Throughout this chapter, we identify projects by their GEF identification numbers, with a complete table of projects provided in the appendix.
The Limits of Terminal Evaluations
Terminal evaluations and even impact evaluations that mostly compare effectiveness rather than long-term impact were referenced as sources for evaluating sustainability in the GEF’s 2017 Annual Report on Sustainability (GEF IEO, 2019a). Although they can provide useful information on relevance, efficiency, and effectiveness, neither is a substitute for post project evaluation of the sustainability of outcomes and impacts, because projected sustainability may or may not occur. In a terminal evaluation of Mexican Sustainable Forest Management and Capacity Building (GEF ID 4149), evaluators made the case for ex-post project monitoring and evaluation of results:
There is no follow-up that can measure the consolidation and long-term sustainability of these activities. . . . Without a proper evaluation system in place, nor registration, it is difficult to affirm that the rural development plans will be self-sustaining after the project ends, nor to what extent the communities are readily able to anticipate and adapt to change through clear decision-making processes, collaboration, and management of resources. . . . They must also demonstrate their sustainability as an essential point in development with social and economic welfare from natural resources, without compromising their future existence, stability, and functionality. (pp. 5–9)3
Returning to a project area after closure also fosters learning about the quality of funding, design, implementation, monitoring, and evaluation and the ability of those tasked with sustaining results to do so. Learning can include how well conditions for sustainability were built in, tracked, and supported by major stakeholders. Assumptions made at design and final evaluation can then also be tested, along with theories of change (Sridharam & Nakaima, 2019). Finally, post project evaluations can verify the attributional claims made at the time of the terminal evaluation. As John Mayne explained in his 2001 paper:
In trying to measure the performance of a program, we face two problems. We can often—although frequently not without some difficulty—measure whether or not these outcomes are actually occurring. The more difficult question is usually determining just what contribution the specific program in question made to the outcome. How much of the success (or failure) can we attribute to the program? What has been the contribution made by the program? What influence has it had? (p. 3)

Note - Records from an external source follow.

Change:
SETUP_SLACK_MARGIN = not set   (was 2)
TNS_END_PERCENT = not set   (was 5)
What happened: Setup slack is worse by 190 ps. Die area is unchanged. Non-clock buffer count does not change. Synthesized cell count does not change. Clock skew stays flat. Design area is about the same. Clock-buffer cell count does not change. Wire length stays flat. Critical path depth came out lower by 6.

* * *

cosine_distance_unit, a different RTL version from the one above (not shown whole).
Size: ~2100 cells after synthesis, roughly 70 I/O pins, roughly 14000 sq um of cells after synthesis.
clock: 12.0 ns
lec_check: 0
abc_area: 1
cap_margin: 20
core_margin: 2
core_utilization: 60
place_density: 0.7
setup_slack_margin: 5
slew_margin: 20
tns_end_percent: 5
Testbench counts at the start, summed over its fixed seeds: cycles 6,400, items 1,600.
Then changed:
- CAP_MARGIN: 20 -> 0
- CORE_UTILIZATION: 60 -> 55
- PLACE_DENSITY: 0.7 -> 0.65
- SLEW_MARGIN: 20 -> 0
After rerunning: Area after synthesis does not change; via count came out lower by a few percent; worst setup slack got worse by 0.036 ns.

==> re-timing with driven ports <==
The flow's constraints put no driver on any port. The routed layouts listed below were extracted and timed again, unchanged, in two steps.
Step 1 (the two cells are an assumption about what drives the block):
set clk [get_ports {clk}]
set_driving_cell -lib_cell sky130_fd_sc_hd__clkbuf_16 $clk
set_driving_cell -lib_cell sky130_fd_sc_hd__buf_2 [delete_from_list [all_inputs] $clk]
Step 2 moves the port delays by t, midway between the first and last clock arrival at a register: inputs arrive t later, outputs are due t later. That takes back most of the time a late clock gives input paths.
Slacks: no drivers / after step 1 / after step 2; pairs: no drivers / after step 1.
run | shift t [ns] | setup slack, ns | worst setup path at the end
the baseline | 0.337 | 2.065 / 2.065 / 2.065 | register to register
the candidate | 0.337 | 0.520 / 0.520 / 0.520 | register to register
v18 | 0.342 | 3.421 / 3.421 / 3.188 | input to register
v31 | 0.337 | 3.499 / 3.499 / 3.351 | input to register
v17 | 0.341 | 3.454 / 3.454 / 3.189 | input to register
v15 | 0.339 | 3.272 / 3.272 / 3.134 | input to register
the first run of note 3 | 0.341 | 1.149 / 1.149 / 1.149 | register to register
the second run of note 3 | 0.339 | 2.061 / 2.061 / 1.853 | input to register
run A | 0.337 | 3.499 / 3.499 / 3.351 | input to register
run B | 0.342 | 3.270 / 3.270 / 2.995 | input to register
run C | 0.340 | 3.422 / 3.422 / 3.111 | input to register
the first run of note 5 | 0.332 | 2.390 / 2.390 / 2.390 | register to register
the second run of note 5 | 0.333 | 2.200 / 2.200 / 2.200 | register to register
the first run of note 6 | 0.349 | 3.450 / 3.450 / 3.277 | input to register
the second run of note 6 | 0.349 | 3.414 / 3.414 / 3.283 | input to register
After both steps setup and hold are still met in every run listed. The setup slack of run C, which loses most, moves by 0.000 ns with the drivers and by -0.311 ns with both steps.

In donor- and lender-funded CCM projects, emission reduction estimates represent an obvious impact measure. They are generally based on a combination of direct effects—i.e., reductions due to project-related investments in infrastructure—and indirect effects—i.e., reductions due to the replication of “market transformation” investments from other funding or an increase in climate-friendly practices due to improvements in the policy and regulatory framework (Duval, 2008; Legro, 2010). Both of these effects are generally estimated over the lifetime of the mitigation technology involved, which is nearly always much longer than the operational duration of a given project (see Table 2).

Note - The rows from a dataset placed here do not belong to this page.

Background: an optimization exercise with open tools, aiming at small area. Do not read the settings as production practice.
Only simulation tests tie the RTL to the original design; equivalence was not proved.
Power and IR drop assume default switching activity.

[flow/constraint.sdc]
create_clock -name core_clock -period 10.0 [get_ports {CLOCK_50}]
set_input_delay 2.0000 -clock core_clock [delete_from_list [all_inputs] [get_ports {CLOCK_50}]]
set_output_delay 2.0000 -clock core_clock [all_outputs]
set_load 0.01 [all_outputs]
[flow/run.sh]
#!/bin/bash
# synth_recipe.tcl (not shown) runs the flow's synth.tcl, then flattens the netlist and writes it again
# the make line also repeats each setting of config.mk as NAME=value (left out here)
make -C /OpenROAD-flow-scripts/flow DESIGN_CONFIG=/design/flow/config.mk WORK_HOME=/design/flow/orfs CLKGATE_MAP_FILE= SYNTH_SCRIPT=/design/flow/synth_recipe.tcl finish
[flow/config.mk]
export PLATFORM = sky130hd
export DESIGN_NAME = shooter_top
export DESIGN_NICKNAME = shooter_top
export VERILOG_FILES = /design/flow/design.v
export SDC_FILE = /design/flow/constraint.sdc
export NUM_CORES = 4
export LEC_CHECK = 0
export CAP_MARGIN = 20
export CORE_MARGIN = 2
export CORE_UTILIZATION = 40
export SLEW_MARGIN = 20
[flow/design.v]
`default_nettype none
package game_pkg;
  localparam logic [2:0] START     = 3'd0;
  localparam logic [2:0] CLEAR     = 3'd1;
  localparam logic [2:0] PLAY      = 3'd2;
  localparam logic [2:0] GAME_OVER = 3'd3;
  localparam logic [2:0] WIN       = 3'd4;
  localparam logic [7:0] SCREEN_W = 8'd160;
  localparam logic [6:0] SCREEN_H = 7'd120;
  localparam logic [7:0] SHIP_W   = 8'd16;
  localparam logic [6:0] SHIP_H   = 7'd10;
  localparam logic [7:0] ENEMY_W  = 8'd16;
  localparam logic [6:0] ENEMY_H  = 7'd10;
  localparam logic [7:0] BULLET_W = 8'd4;
  localparam logic [6:0] BULLET_H = 7'd1;
  localparam logic [7:0] ENEMY_START_X = 8'd140;   
  localparam logic [7:0] BULLET_DX     = 8'd16;    
  localparam logic [6:0] BULLET_DY     = 7'd4;
  localparam logic [2:0] COL_BLACK  = 3'b000;
  localparam logic [2:0] COL_SHIP   = 3'b010;
  localparam logic [2:0] COL_ENEMY  = 3'b100;
  localparam logic [2:0] COL_BULLET = 3'b110;
  localparam logic [2:0] COL_LOSE   = 3'b101;
  localparam logic [2:0] COL_WIN    = 3'b011;
  localparam logic [6:0] LFSR_SEED = 7'h3f;   
endpackage
`default_nettype wire
`timescale 1ns/1ps
`default_nettype none
import game_pkg::*;
module shooter_top #(
  parameter int TICK_DIV   = 64,
  parameter int FIFO_DEPTH = 16
) (
  input  logic        CLOCK_50,
  input  logic        rst_n,
  input  logic        btn_left,
  input  logic        btn_right,
  input  logic        btn_up,
  input  logic        btn_down,
  input  logic        fire,
  input  logic        restart,
  input  logic        plot_ready,
  output logic        plot_valid,
  output logic [7:0]  plot_x,
  output logic [6:0]  plot_y,
  output logic [2:0]  plot_color,
  output logic [2:0]  game_state
);
  localparam int TW = (TICK_DIV > 1) ? $clog2(TICK_DIV) : 1;
  localparam int AW = (FIFO_DEPTH > 1) ? $clog2(FIFO_DEPTH) : 1;
  localparam logic [AW:0] FULL_CNT = (AW+1)'(FIFO_DEPTH);
  localparam logic [1:0] T_FILL = 2'd0;
  localparam logic [1:0] T_SHIP = 2'd1;
  localparam logic [1:0] T_ENEMY = 2'd2;
  localparam logic [1:0] T_BUL  = 2'd3;
  logic [TW-1:0] tick_cnt;
  logic          tick;
  logic          frame_go;
  logic [6:0]    lfsr;
  logic [6:0]    pending;
  logic [6:0]    first_box;
  logic          end_drawn;
  logic [7:0]    ship_x, enemy_x, bul_x;
  logic [6:0]    ship_y, enemy_y, bul_y;
  logic          bul_act;
  logic [7:0]    ers_ship_x, ers_enemy_x, ers_bul_x;
  logic [6:0]    ers_ship_y, ers_enemy_y, ers_bul_y;
  logic [7:0]    nxt_ship_x, nxt_enemy_x, nxt_bul_x;
  logic [6:0]    nxt_ship_y, nxt_bul_y;
  logic          nxt_bul_act;
  logic [6:0]    spawn_y;
  logic          hit_lose, hit_win, draw_en;
  logic          play_go;
  function automatic logic overlap(logic [7:0] ax, logic [6:0] ay, logic [7:0] aw, logic [6:0] ah,
                                   logic [7:0] bx, logic [6:0] by, logic [7:0] bw, logic [6:0] bh);
    overlap = (9'(ax) < 9'(bx) + 9'(bw)) && (9'(bx) < 9'(ax) + 9'(aw)) &&
           (8'(ay) < 8'(by) + 8'(bh)) && (8'(by) < 8'(ay) + 8'(ah));
  endfunction
  assign tick     = (tick_cnt == TW'(TICK_DIV - 1));
  assign frame_go = tick && (pending == '0);
  assign play_go  = frame_go && (game_state == PLAY);
  assign first_box = pending & (~pending + 7'd1);
  assign spawn_y  = (lfsr <= SCREEN_H - ENEMY_H) ? lfsr : lfsr - 7'd32;
  always_comb
  begin
    nxt_ship_x  = ship_x;
    nxt_ship_y  = ship_y;
    nxt_enemy_x = enemy_x - 8'd1;
    nxt_bul_x   = bul_x;
    nxt_bul_y   = bul_y;
    nxt_bul_act = bul_act;
    if (btn_left && nxt_ship_x != '0)
      nxt_ship_x = nxt_ship_x - 8'd1;
    if (btn_right && nxt_ship_x < SCREEN_W - SHIP_W)
      nxt_ship_x = nxt_ship_x + 8'd1;
    if (btn_up && nxt_ship_y < SCREEN_H - SHIP_H)
      nxt_ship_y = nxt_ship_y + 7'd1;
    if (btn_down && nxt_ship_y != '0)
      nxt_ship_y = nxt_ship_y - 7'd1;
    if (bul_act)
    begin
      nxt_bul_x = bul_x + 8'd1;
      if (nxt_bul_x >= SCREEN_W - BULLET_W)
        nxt_bul_act = 1'b0;
    end
    if (fire && !nxt_bul_act)
    begin
      nxt_bul_x   = nxt_ship_x + BULLET_DX;
      nxt_bul_y   = nxt_ship_y + BULLET_DY;
      nxt_bul_act = 1'b1;
    end
    hit_lose = overlap(nxt_ship_x, nxt_ship_y, SHIP_W, SHIP_H,
                       nxt_enemy_x, enemy_y, ENEMY_W, ENEMY_H) || (nxt_enemy_x == '0);
    hit_win  = nxt_bul_act && overlap(nxt_bul_x, nxt_bul_y, BULLET_W, BULLET_H,
                                      nxt_enemy_x, enemy_y, ENEMY_W, ENEMY_H);
    draw_en  = !hit_lose && !hit_win;
  end
  logic          busy;
  logic [7:0]    wcol;
  logic [6:0]    wrow;
  logic [3:0]    kq0, kq1, kq2;    
  logic [3:0]    req_kind;
  logic          accept, push, pop, load;
  logic [AW:0]   count;
  always_comb
  begin
    if (first_box[0])
      req_kind = {T_FILL, (game_state == WIN) ? 2'd2 : (game_state == GAME_OVER) ? 2'd1 : 2'd0};
    else if (first_box[1] || first_box[4])
      req_kind = {T_SHIP, first_box[4], first_box[4]};
    else if (first_box[2] || first_box[5])
      req_kind = {T_ENEMY, first_box[5], first_box[5]};
    else
      req_kind = {T_BUL, first_box[6], first_box[6]};
  end
  function automatic logic row_end(logic [1:0] t, logic [7:0] c);
    case (t)
      T_FILL:  row_end = (c == SCREEN_W - 8'd1);
      T_BUL:   row_end = (c == BULLET_W - 8'd1);
      default: row_end = (c == SHIP_W - 8'd1);
    endcase
  endfunction
  function automatic logic box_end(logic [1:0] t, logic [6:0] r);
    case (t)
      T_FILL:  box_end = (r == SCREEN_H - 7'd1);
      T_BUL:   box_end = (r == BULLET_H - 7'd1);
      default: box_end = (r == SHIP_H - 7'd1);
    endcase
  endfunction
  assign accept = (pending != '0) && !busy;
  assign push   = busy && (count != FULL_CNT);
  assign load   = !plot_valid || plot_ready;
  assign pop    = load && (count != '0);
  always_ff @(posedge CLOCK_50 or negedge rst_n)
  begin
    if (!rst_n)
    begin
      busy <= 1'b0;
      wcol <= '0;
      wrow <= '0;
    end
    else if (accept)
    begin
      busy <= 1'b1;
      wcol <= '0;
      wrow <= '0;
    end
    else if (push)
    begin
      if (row_end(kq0[3:2], wcol))
      begin
        wcol <= '0;
        if (box_end(kq0[3:2], wrow))
          busy <= 1'b0;
        else
          wrow <= wrow + 7'd1;
      end
      else
        wcol <= wcol + 8'd1;
    end
  end
  always_ff @(posedge CLOCK_50)
  begin
    if (accept)
    begin
      kq0 <= req_kind;
      kq1 <= kq0;
      kq2 <= kq1;
    end
    else if (play_go)
    begin
      if (kq0[3:2] != T_FILL) kq0[0] <= 1'b0;
      if (kq1[3:2] != T_FILL) kq1[0] <= 1'b0;
      if (kq2[3:2] != T_FILL) kq2[0] <= 1'b0;
    end
  end
  logic [1:0]    rb;       
  logic [7:0]    rcol;
  logic [6:0]    rrow;
  logic [3:0]    hk;       
  logic          rd_row_end, rd_box_end;
  logic [7:0]    hx0, hx;
  logic [6:0]    hy0, hy;
  logic [2:0]    hc;
  logic          on_screen;
  always_comb
  begin
    case (rb)
      2'd1:    hk = kq0;
      2'd2:    hk = kq1;
      default: hk = kq2;
    endcase
  end
  assign rd_row_end = row_end(hk[3:2], rcol);
  assign rd_box_end = rd_row_end && box_end(hk[3:2], rrow);
  always_comb
  begin
    case (hk[3:2])
      T_FILL:  begin hx0 = '0; hy0 = '0; end
      T_SHIP:  begin hx0 = hk[0] ? ship_x  : ers_ship_x;  hy0 = hk[0] ? ship_y  : ers_ship_y;  end
      T_ENEMY: begin hx0 = hk[0] ? enemy_x : ers_enemy_x; hy0 = hk[0] ? enemy_y : ers_enemy_y; end
      default: begin hx0 = hk[0] ? bul_x   : ers_bul_x;   hy0 = hk[0] ? bul_y   : ers_bul_y;   end
    endcase
    if (hk[3:2] == T_FILL)
      hc = (hk[1:0] == 2'd2) ? COL_WIN : (hk[1:0] == 2'd1) ? COL_LOSE : COL_BLACK;
    else if (!hk[1])
      hc = COL_BLACK;
    else if (hk[3:2] == T_SHIP)
      hc = COL_SHIP;
    else if (hk[3:2] == T_ENEMY)
      hc = COL_ENEMY;
    else
      hc = COL_BULLET;
  end
  assign hx = hx0 + rcol;
  assign hy = hy0 + rrow;
  assign on_screen = (hx < SCREEN_W) && (hy < SCREEN_H);
  always_ff @(posedge CLOCK_50 or negedge rst_n)
  begin
    if (!rst_n)
    begin
      count <= '0;
      rb    <= '0;
      rcol  <= '0;
      rrow  <= '0;
    end
    else
    begin
      if (push && !pop)
        count <= count + 1'b1;
      else if (pop && !push)
        count <= count - 1'b1;
      rb <= rb + 2'(accept) - 2'(pop && rd_box_end);
      if (pop)
      begin
        if (rd_row_end)
        begin
          rcol <= '0;
          rrow <= rd_box_end ? '0 : rrow + 7'd1;
        end
        else
          rcol <= rcol + 8'd1;
      end
    end
  end
  always_ff @(posedge CLOCK_50 or negedge rst_n)
  begin
    if (!rst_n)
      plot_valid <= 1'b0;
    else if (load)
      plot_valid <= (count != '0) && on_screen;
  end
  always_ff @(posedge CLOCK_50)
  begin
    if (load)
    begin
      plot_x     <= hx;
      plot_y     <= hy;
      plot_color <= hc;
    end
  end
  always_ff @(posedge CLOCK_50 or negedge rst_n)
  begin
    if (!rst_n)
    begin
      tick_cnt   <= '0;
      lfsr       <= LFSR_SEED;
      pending    <= '0;
      end_drawn  <= 1'b0;
      game_state <= START;
      ship_x     <= '0;
      ship_y     <= '0;
      enemy_x    <= ENEMY_START_X;
      enemy_y    <= '0;
      bul_x      <= '0;
      bul_y      <= '0;
      bul_act    <= 1'b0;
    end
    else
    begin
      tick_cnt <= tick ? '0 : tick_cnt + 1'b1;
      if (tick && game_state == START)
        lfsr <= {lfsr[5:0], lfsr[4] ^ lfsr[1]};
      if (accept)
        pending <= pending & (pending - 7'd1);
      if (frame_go)
      begin
        case (game_state)
          START:
            if (btn_left || btn_right || btn_up || btn_down)
              game_state <= CLEAR;
          CLEAR:
          begin
            ship_x     <= '0;
            ship_y     <= '0;
            enemy_x    <= ENEMY_START_X;
            enemy_y    <= spawn_y;
            bul_act    <= 1'b0;
            pending    <= 7'b0000001;
            game_state <= PLAY;
          end
          PLAY:
          begin
            ship_x  <= nxt_ship_x;
            ship_y  <= nxt_ship_y;
            enemy_x <= nxt_enemy_x;
            bul_x   <= nxt_bul_x;
            bul_y   <= nxt_bul_y;
            bul_act <= nxt_bul_act;
            pending <= {draw_en && nxt_bul_act, draw_en, draw_en, bul_act, 2'b11, 1'b0};
            if (hit_lose)
              game_state <= GAME_OVER;
            else if (hit_win)
              game_state <= WIN;
          end
          GAME_OVER, WIN:
            if (!end_drawn)
            begin
              pending   <= 7'b0000001;
              end_drawn <= 1'b1;
            end
            else if (restart)
            begin
              end_drawn  <= 1'b0;
              ship_x     <= '0;
              ship_y     <= '0;
              enemy_x    <= ENEMY_START_X;
              bul_act    <= 1'b0;
              game_state <= START;
            end
          default:
            game_state <= START;
        endcase
      end
    end
  end
  always_ff @(posedge CLOCK_50)
  begin
    if (play_go)
    begin
      ers_ship_x  <= ship_x;
      ers_ship_y  <= ship_y;
      ers_enemy_x <= enemy_x;
      ers_enemy_y <= enemy_y;
      ers_bul_x   <= bul_x;
      ers_bul_y   <= bul_y;
    end
  end
endmodule
`default_nettype wire
==> impl_metrics.yaml <==
outcome:
  outcome: "finished clean"
clocking:
  root_buffer: "clkbuf_16"
  cts_tree: "yes"
  cts.sinks: 184
  cts.htree.levels: 4
  cts_inserted_buffers: 17
  clockBufferDepth: 2
  clkTransAtPathRegs_ns: 0.07
  ctsHoldBuffers: 0
  cts.repair.resized: 0
  cts_setup_buffers: 0
  clkLatencyLatePin_ns: 0.45
grt:
  grt_max_degree: 68
  antenna_found_initial: 0
  grt_pass1_wl_microns: 50000
  grt_use_total: 0.189
  gr-total-overflow: 0
  grt_pass1_vias: 9189
placement:
  routabilityCongestion: 0.885
  portBuffers: 30
  numPlacedInstances: 1660
  pre_cts_ws_ns: 1.74
  dp_hpwl_microns: 22100
setup_path:
  setup.worst_path.end_class: "flip-flop"
  critPathMaxStageDelay_ns: 0.66
  path_cells: "clkdlybuf4s50_1, o21ai_2, xor2_1, ha_1, inv_1, a311oi_1, o21ai_1, o31ai_2, mux2i_1, a21oi_1, a211oi_1, xnor2_1, ha_1, a2111oi_0, inv_1, a2111oi_0, a21oi_1, o311a_1, o41ai_4, nor3_2, a22o_1"
  worstSetupPathType: "in -> reg"
  cp_data_arrival_time_ns: 8.17
  required_ns: 10.33
  critPathMaxFanout: 9
  cp-start-kind: "primary input"
  cp_slowest_cell: "clkdlybuf4s50_1"
pwr:
  p_per_area_mw_per_mm2: 247
  power.total_mw: 3.38
  power_leakage_nw: 5.70
  ir_drop_v: 0.000180
finish:
  drive_gt1_frac: 0.0864
  finalNonFillerCells: 1692
  multi_input_area_sq_mm: 0.00702
  final.fill_count: 2890
  areaGrowthSynthToFinish_pct: 9.77
  regArea_sq_mm: 0.00499
  diodes: 0
  final_nets: 1394
flow_run:
  cap_violations: 0
floorplan:
  io_pins: 31
  core_area_sq_mm: 0.0307
  dieArea_sq_mm: 0.0326
  die_w_microns: 181
  fp-row-count: 64
  die_y_microns: 181
  initial_core_util: 0.407
yosys:
  synth_most_common_cell: "nand2_1"
  syn_avg_cell_area_sq_um: 9.76
  synth_async_sr_flop_share: 0.592
  ys_warn_count: 1
  synth_edf_count: 75
  synth_top_area_frac: 0.201
  synth_nets: 1389
  yosysUniqueCellTypes: 98
  yosys-top-cells-area: "dfrtp_1, edfxtp_1, ha_1"
  synth_flop_cell: "dfrtp_1"
  yosysSeqAreaShare: 0.400
  synth_seq_cells: 184
  syn-instance-count: 1278
  yosys.area.top_type: "dfrtp_1"
  synthTopCellsByCount: "nand2_1, dfrtp_1, ha_1"
  synth_area_sq_mm: 0.0125
timing:
  finalSetupViolations: 0
  period_needed_ns: 7.83
  maxSlewViolCount: 0
  worst_pin_slew_ns: 0.946
  fmax_ghz: 0.128
  slew-limit-headroom: 0.369
  rsz0062_at_grt: "false"
  skew_ns: 0.0218
  fin_setup_tns_ns: 0
  period_share: 0.783
  hold_viol: 0
  final_critical_path_setup_slack_ns: 2.17
drt:
  drt_pre_antenna_iters: 5
  drc: 0
  antenna_left: 0
  wire_per_inst_microns: 17.8
  vias_per_cell: 5.69
  drt_iter0_markers: 636
  routed_wl_microns: 30000
  via_count: 9634
hold_path:
  hold_path.class: "reg -> reg"
-- power breakdown --
group	internal [mW]	total, mW	switching [mW]
Clock	0.346	0.667	0.321
Combinational	0.769	1.67	0.905
Sequential	0.960	1.04	0.0802
-- worst paths after layout --
check	slack, ns	end	depth (start not counted)	from
min in group asynchronous	1.54	enemy_y[2]$_DFFE_PN0P_	1	rst_n
setup / recovery	2.17	game_state[2]$_DFFE_PN0P_	21	btn_up
setup reg to reg	3.42	game_state[2]$_DFFE_PN0P_	21	ship_y[4]$_DFFE_PN0P_
hold / removal	0.46	kq2[1]$_DFFE_PP_	0	kq1[1]$_DFFE_PP_
max in group asynchronous	7.08	rrow[3]$_DFFE_PN0P_	2	rst_n
hold reg to reg	0.46	kq2[1]$_DFFE_PP_	0	kq1[1]$_DFFE_PP_
-- cell type report --
| cell class | count | area share |
|---|---|---|
| flip-flops and latches | 184 | 0.365 |
| repair buffers | 37 | 0.0256 |
| multi-input cells | 978 | 0.513 |
| clock buffers | 19 | 0.0332 |
| clock inverters | 13 | 0.00932 |
| inverters | 65 | 0.0178 |
| well taps | 396 | 0.0362 |
-- state kept, by name, indices dropped and copies added, names as in the netlist, 8 cells and up --
name / count
bul_x: 8
enemy_x: 8
ers_bul_x: 8
ers_enemy_x: 8
ers_ship_x: 8
plot_x: 8
rcol: 8
ship_x: 8
wcol: 8
-- cell families (layout without fill, tap and decap cells) --
| kind of cell | Yosys count | after routing | synth area share |
|---|---|---|---|
| AND/OR/NAND/NOR | 413 | 413 | 0.163 |
| buffers and inverters | 116 | 134 | 0.0375 |
| AO/OA/AOI/OAI | 320 | 320 | 0.171 |
| flip-flops | 184 | 184 | 0.400 |
| adder cells (fa/ha/maj) | 102 | 102 | 0.104 |
| XOR/XNOR | 87 | 87 | 0.0635 |
| multiplexers | 56 | 56 | 0.0605 |
-- through the flow --
step           hold WS, ns  utilization  area [sq um]
2_1_floorplan        0.420            -         12500
3_3_place_gp         0.435        0.427         13100
3_5_place_dp         0.439        0.427         13100
4_1_cts              0.456        0.446         13700
5_1_grt              0.479        0.446         13700
6_report             0.461        0.446         13700
-- layer usage --
| metal | GRT usage | up-vias | routed length, microns | part of all wire |
|---|---|---|---|---|
| met1 | 0.274 | 4710 | 14900 | 0.50 |
| met4 | 0.0535 | 0 | 534 | 0.018 |
| li1 | - | 4705 | - | - |
| met5 | 0 | - | 0 | 0 |
| met3 | 0.0271 | 26 | 1080 | 0.036 |
| met2 | 0.295 | 193 | 13500 | 0.45 |
-- worst max-delay path, delay by kind of cell --
kind / cells / cell delay [ns]
multiplexers: 1 / 0.51
adder cells (fa/ha/maj): 2 / 0.52
AO/OA/AOI/OAI: 12 / 3.62
AND/OR/NAND/NOR: 1 / 0.08
XOR/XNOR: 2 / 0.64
buffers and inverters: 3 / 0.79
-- layout by cell type, fill, tap and decap left out, drive strengths merged, types with 7 or more instances in the layout --
master         instances
nand2                142
o21ai                106
dfrtp                100
ha                    99
nor2                  93
edfxtp                75
inv                   74
a21oi                 60
xnor2                 55
nand3                 35
xor2                  31
mux2i                 30
clkdlybuf4s50         29
nor3                  25
a31oi                 21
clkbuf                19
nand4                 17
nand2b                15
and3                  15
mux4                  14
o21a                  13
mux2                  12
and2                  12
o31ai                 12
a22o                  11
o22ai                 10
a21o                  10
or3                    9
dfstp                  9
a211oi                 9
buf                    8
a22oi                  7
o211ai                 7

## static timing again, ports no longer ideal
The results above use ideal ports. As a check the final layout listed here was re-extracted and re-timed, cells and wires unchanged. Step 1: set_driving_cell puts a clkbuf_16 on CLOCK_50 and a buf_2 on each other input, an assumption about the parent block. Step 2 moves the port delays by t, midway between the first and last clock arrival at a register: inputs arrive t later, outputs are due t later. That takes back most of the time a late clock gives input paths. Slacks: ideal / step 1 / step 2; pairs: ideal / step 1.
t, ns: 0.481
slack for setup (ns): 2.166 / 2.191 / 1.710
worst setup path at the end: input to register
clock arrival spread, ns: 0.023 / 0.023
After both steps setup and hold are still met in this run. For this run, drivers alone change the setup slack by +0.025 ns; drivers and shift together by -0.456 ns.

Table 2: Typology of GHG Reductions Resulting from Typical Project Interventions
Type of GHG reductions
Project lifetime (quarterly annual monitoring)
TERMINAL EVALUATION
Post project lifetime (post project evaluation)
Direct reductions
Reductions directly financed by donor-funded pilot project(s) or investment(s)
Continuing reductions from project-financed investments (through the end of the technology lifetime; e.g., 20 years for buildings, 10 years for industrial equipment, etc.)
Indirect reductions
Reductions from policy uptake (e.g., reduced fossil fuel use from curtailment of subsidies, spillover effects from tax incentives, increased government support for renewable energy due to strategy development) (co-) funded by the donor
Continuing reductions from policy uptake (e.g., reduced fossil fuel use from curtailment of subsidies, spillover effects from tax incentives, increased government support for energy efficiency or renewable energy due to strategy development)
Reductions from market transformation (changes in availability of financing, increased willingness of lenders, reduction in perceived risk) supported by pilot demonstrations and/or outreach and awareness raising (co-)funded by the donor
Continuing reductions from market transformation (changes in availability of financing, increased willingness of lenders, reduction in perceived risk) as a legacy of the pilot demonstrations and/or outreach and awareness raising funded by the donor-funded project
New reductions from the continuation of the investment or financing mechanism established by the donor-funded project
The increasing use of financial mechanisms such as concessional loans and guarantees as a component of donor-funded CCM projects, such as those funded by the Green Climate Fund (https://www.greenclimate.fund/), can also limit the ability of final evaluations to capture sustainability, because the bulk of subsequent investments in technologies that are assumed with revolving funds will not take place during the project lifetime. A 2012 paper by then-head of the GEF Independent Evaluation Office, Rob van den Berg, supported the need for post project evaluation and importantly included:
Barriers targeted by GEF projects, and the results achieved by GEF projects in addressing market transformation barriers . . . facilitate in understanding better whether the ex-post changes being observed in the market could be linked to GEF projects and pathways through which outcomes and intermediate states . . . [and] the extent GEF-supported CCM activities are reducing GHGs in the atmosphere . . . because it helps in ascertaining whether the incremental GHG reduction and/or avoidance is commensurate with the agreed incremental costs supported by GEF. . . . It is imperative that the ex-ante and ex-post estimates of GHG reduction and avoidance benefits are realistic and have a scientific basis. (GEF IEO, 2012, p. 13)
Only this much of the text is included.